Note that the error is more like this:
Expected protocol id ffffff82 but got 35 (0!;38\\;82,<servername>:9997,
On 10/18/2016 10:28 AM, Andrew Hulbert wrote:
So backing up and then later deleting the recovery directories a few
times did the trick. It seemed that removing the initial bad one
caused the others to go through for the most part...
I believe all the WAL files were there. I'll look for the WAL deleted
in the GC logs and see if there's any evidence of that. It is version
1.6.4 by the way. Unfortunately can't send the logs to you here but I
did save them off and I'll talk to Jeff about what we can do.
We are currently getting a new error that I'm going to look into...
Expected protocol id ffffffff82 but got 0
Expected protocol id ffffffff82 but got 6e
Looking into that now! Thanks for the help so far, as usual!
On 10/18/2016 09:46 AM, Michael Wall wrote:
That is what I was going to suggest you try. Where is that "Unable
to find recovery files for extent" log? Anyway we can see some
Are all the WALs there? Do you find any of the WAL deleted by GC in
the gc logs? Do you find any duplicates WALs in the HDFS trash?
On Tue, Oct 18, 2016 at 9:32 AM, Andrew Hulbert <ahulb...@ccri.com
For one of the WALs I backed up the recovery directory and that
initiated a new recovery attempt as indicated in the tserver
Then the exception was thrown:
Unable to find recovery files for extent xxxxxx logentry xxxxx
Any ideas? I figure we can zero out the WAL and it will go on
with life but it would be nice to try and get the data!

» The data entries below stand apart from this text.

## src/rtl/clkpwr_pkg.sv

```systemverilog
`timescale 1ns/1ps
// Package: shared state encoding for the clock mode and power controller.
// Assumes: nothing beyond IEEE 1800-2017.
package clkpwr_pkg;
    typedef enum logic [2:0] {
        PS_RUN    = 3'd0,
        PS_IDLE   = 3'd1,
        PS_DOWN   = 3'd2,
        PS_SETTLE = 3'd3,
        PS_HOLD   = 3'd4
    } pwr_state_e;
endpackage

```

## src/rtl/clkpwr_mode.sv

```systemverilog
`timescale 1ns/1ps
// Module: clkpwr_mode
// Resolves the active speed from fuse and software bit, and provides the
// machine-cycle limit and the reset qualification limit (both minus one).
// Assumes: FAST_DIV < NORM_DIV, both at least 2.
module clkpwr_mode #(
    parameter int NORM_DIV = 12,
    parameter int FAST_DIV = 6,
    parameter int DW       = 4,
    parameter int RW       = 6
) (
    input  logic          fuse_dbl,
    input  logic          sw_dbl,
    output logic [DW-1:0] div_lim,
    output logic [RW-1:0] rst_lim
);
    localparam logic [DW-1:0] NORM_LIM  = DW'(NORM_DIV - 1);
    localparam logic [DW-1:0] FAST_LIM  = DW'(FAST_DIV - 1);
    localparam logic [RW-1:0] NORM_RLIM = RW'(2 * NORM_DIV - 1);
    localparam logic [RW-1:0] FAST_RLIM = RW'(2 * FAST_DIV - 1);

    logic dbl;

    // Fuse overrides the software bit; limits follow the chosen speed.
    always_comb begin
        dbl     = fuse_dbl | sw_dbl;
        div_lim = dbl ? FAST_LIM : NORM_LIM;
        rst_lim = dbl ? FAST_RLIM : NORM_RLIM;
    end
endmodule

```

## src/rtl/clkpwr_presc.sv

```systemverilog
`timescale 1ns/1ps
// Module: clkpwr_presc
// Machine-cycle prescaler. Counts oscillator periods while enabled and
// strobes once at the limit. Cleared when stopped or when reset is held.
// Assumes: div_lim may change on any cycle; a count past it wraps at once.
module clkpwr_presc #(
    parameter int DW = 4
) (
    input  logic          clk,
    input  logic          rst_n,
    input  logic          run,
    input  logic          clr,
    input  logic [DW-1:0] div_lim,
    output logic          tick
);
    logic [DW-1:0] cnt;
    logic          at_end;

    // Terminal count detection against the current limit.
    always_comb begin
        at_end = (cnt >= div_lim);
        tick   = run & at_end;
    end

    // Period counter with wrap, clear and stop.
    always_ff @(posedge clk) begin
        if (!rst_n || clr || !run) begin
            cnt <= '0;
        end else if (at_end) begin
            cnt <= '0;
        end else begin
            cnt <= cnt + 1'b1;
        end
    end
endmodule

```

## src/rtl/clkpwr_rstq.sv

```systemverilog
`timescale 1ns/1ps
// Module: clkpwr_rstq
// Reset pin qualifier. Counts consecutive high samples while the oscillator
// is stable; reports a hit once the count spans two machine cycles.
// Assumes: rst_lim is at most 2^RW - 2 so saturation never hides a hit.
module clkpwr_rstq #(
    parameter int RW = 6
) (
    input  logic          clk,
    input  logic          rst_n,
    input  logic          rst_pin,
    input  logic          counting,
    input  logic [RW-1:0] rst_lim,
    output logic          hit,
    output logic          sys_rst
);
    logic [RW-1:0] hcnt;
    logic          sample;

    // Hit decision from the count so far plus this edge's sample.
    always_comb begin
        sample = rst_pin & counting;
        hit    = sample & (hcnt >= rst_lim);
    end

    // Saturating run-length counter of high samples.
    always_ff @(posedge clk) begin
        if (!rst_n || !sample) begin
            hcnt <= '0;
        end else if (hcnt != {RW{1'b1}}) begin
            hcnt <= hcnt + 1'b1;
        end
    end

    // Registered reset output.
    always_ff @(posedge clk) begin
        if (!rst_n) begin
            sys_rst <= 1'b0;
        end else begin
            sys_rst <= hit;
        end
    end
endmodule

```

## src/rtl/clkpwr_fsm.sv

```systemverilog
`timescale 1ns/1ps
// Module: clkpwr_fsm
// Power state machine: run, idle, power-down, oscillator settle and
// pin-release hold. Drives the clock and oscillator enables and the wake
// strobe. A reset hit overrides every transition.
// Assumes: requests are one-cycle pulses; STAB_CYCLES >= 2.
module clkpwr_fsm
    import clkpwr_pkg::*;
#(
    parameter int NUM_EXT     = 2,
    parameter int STAB_CYCLES = 64
) (
    input  logic               clk,
    input  logic               rst_n,
    input  logic               rst_hit,
    input  logic               rst_pin,
    input  logic               idle_req,
    input  logic               pd_req,
    input  logic               any_irq,
    input  logic               wake_en,
    input  logic [NUM_EXT-1:0] ext_int_n,
    input  logic [NUM_EXT-1:0] ext_int_en,
    input  logic [NUM_EXT-1:0] ext_int_lvl,
    output logic               cpu_en,
    output logic               run,
    output logic               osc_en,
    output logic               counting,
    output logic               wake_evt
);
    localparam int             SW      = (STAB_CYCLES > 1) ? $clog2(STAB_CYCLES) : 1;
    localparam logic [SW-1:0]  SC_LAST = SW'(STAB_CYCLES - 1);

    pwr_state_e         st, st_nx;
    logic [SW-1:0]      sc, sc_nx;
    logic               via_int, via_nx;
    logic               wake_nx;
    logic [NUM_EXT-1:0] pin_low;
    logic               any_low;

    // Per-pin qualification: enabled, level-sensitive and driven low.
    for (genvar gi = 0; gi < NUM_EXT; gi++) begin : g_pin
        assign pin_low[gi] = ext_int_en[gi] & ext_int_lvl[gi] & ~ext_int_n[gi];
    end

    // Reduce per-pin qualifiers.
    always_comb any_low = |pin_low;

    // Next-state logic with reset precedence.
    always_comb begin
        st_nx   = st;
        sc_nx   = sc;
        via_nx  = via_int;
        wake_nx = 1'b0;
        if (rst_hit) begin
            st_nx  = PS_RUN;
            sc_nx  = '0;
            via_nx = 1'b0;
        end else begin
            case (st)
                PS_RUN: begin
                    if (pd_req) begin
                        st_nx = PS_DOWN;
                    end else if (idle_req) begin
                        st_nx = PS_IDLE;
                    end
                end
                PS_IDLE: begin
                    if (any_irq) begin
                        st_nx   = PS_RUN;
                        wake_nx = 1'b1;
                    end
                end
                PS_DOWN: begin
                    if (rst_pin) begin
                        st_nx  = PS_SETTLE;
                        sc_nx  = '0;
                        via_nx = 1'b0;
                    end else if (wake_en && any_low) begin
                        st_nx  = PS_SETTLE;
                        sc_nx  = '0;
                        via_nx = 1'b1;
                    end
                end
                PS_SETTLE: begin
                    if (sc == SC_LAST) begin
                        st_nx = via_int ? PS_HOLD : PS_RUN;
                    end else begin
                        sc_nx = sc + 1'b1;
                    end
                end
                PS_HOLD: begin
                    if (!any_low) begin
                        st_nx   = PS_RUN;
                        wake_nx = 1'b1;
                    end
                end
                default: st_nx = PS_RUN;
            endcase
        end
    end

    // State registers.
    always_ff @(posedge clk) begin
        if (!rst_n) begin
            st       <= PS_RUN;
            sc       <= '0;
            via_int  <= 1'b0;
            wake_evt <= 1'b0;
        end else begin
            st       <= st_nx;
            sc       <= sc_nx;
            via_int  <= via_nx;
            wake_evt <= wake_nx;
        end
    end

    // Enables decoded from the state.
    always_comb begin
        cpu_en   = (st == PS_RUN);
        run      = (st == PS_RUN) || (st == PS_IDLE);
        osc_en   = (st != PS_DOWN);
        counting = (st != PS_DOWN) && (st != PS_SETTLE);
    end
endmodule

```

## src/rtl/clkpwr_ctrl.sv

```systemverilog
`timescale 1ns/1ps
// Module: clkpwr_ctrl (top)
// Clock mode and power controller: machine-cycle tick, reset qualification,
// idle and power-down control with settle-timed oscillator restart.
// Assumes: clk is the oscillator clock; rst_n is a synchronous power-on reset.
module clkpwr_ctrl #(
    parameter int NUM_EXT     = 2,
    parameter int NORM_DIV    = 12,
    parameter int FAST_DIV    = 6,
    parameter int STAB_CYCLES = 64
) (
    input  logic               clk,
    input  logic               rst_n,
    input  logic               rst_pin,
    input  logic               fuse_dbl,
    input  logic               sw_dbl,
    input  logic               idle_req,
    input  logic               pd_req,
    input  logic               wake_en,
    input  logic               any_irq,
    input  logic [NUM_EXT-1:0] ext_int_n,
    input  logic [NUM_EXT-1:0] ext_int_en,
    input  logic [NUM_EXT-1:0] ext_int_lvl,
    output logic               mc_tick,
    output logic               cpu_clk_en,
    output logic               per_clk_en,
    output logic               osc_en,
    output logic               sys_rst,
    output logic               wake_evt
);
    localparam int DW = $clog2(NORM_DIV);
    localparam int RW = $clog2(2 * NORM_DIV) + 1;

    logic [DW-1:0] div_lim;
    logic [RW-1:0] rst_lim;
    logic          rst_hit;
    logic          run;
    logic          counting;

    clkpwr_mode #(
        .NORM_DIV (NORM_DIV),
        .FAST_DIV (FAST_DIV),
        .DW       (DW),
        .RW       (RW)
    ) u_mode (
        .fuse_dbl (fuse_dbl),
        .sw_dbl   (sw_dbl),
        .div_lim  (div_lim),
        .rst_lim  (rst_lim)
    );

    clkpwr_rstq #(
        .RW (RW)
    ) u_rstq (
        .clk      (clk),
        .rst_n    (rst_n),
        .rst_pin  (rst_pin),
        .counting (counting),
        .rst_lim  (rst_lim),
        .hit      (rst_hit),
        .sys_rst  (sys_rst)
    );

    clkpwr_presc #(
        .DW (DW)
    ) u_presc (
        .clk     (clk),
        .rst_n   (rst_n),
        .run     (run),
        .clr     (rst_hit),
        .div_lim (div_lim),
        .tick    (mc_tick)
    );

    clkpwr_fsm #(
        .NUM_EXT     (NUM_EXT),
        .STAB_CYCLES (STAB_CYCLES)
    ) u_fsm (
        .clk         (clk),
        .rst_n       (rst_n),
        .rst_hit     (rst_hit),
        .rst_pin     (rst_pin),
        .idle_req    (idle_req),
        .pd_req      (pd_req),
        .any_irq     (any_irq),
        .wake_en     (wake_en),
        .ext_int_n   (ext_int_n),
        .ext_int_en  (ext_int_en),
        .ext_int_lvl (ext_int_lvl),
        .cpu_en      (cpu_clk_en),
        .run         (run),
        .osc_en      (osc_en),
        .counting    (counting),
        .wake_evt    (wake_evt)
    );

    // Peripheral clock follows the prescaler run condition.
    always_comb per_clk_en = run;
endmodule

```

On 10/18/2016 08:55 AM, Jeff Kubina wrote:
On Tue, Oct 18, 2016 at 6:32 AM, Michael Wall <mjw...@gmail.com
Take a look at the master logs for where the WAL was sorted
to the /accumulo/recovery/... directory. Then look to see
if those WALs are still around and contain content.
Checked one of them, yes it is around with content.
Where is this this EOF exception, on a tserver?
Yes, the tserver.
Is the master log complaining about anything?
Repeating a message similar to the tserver but also that the
tablet assignment failed for the tserver.
tservers are not balancing because of all this.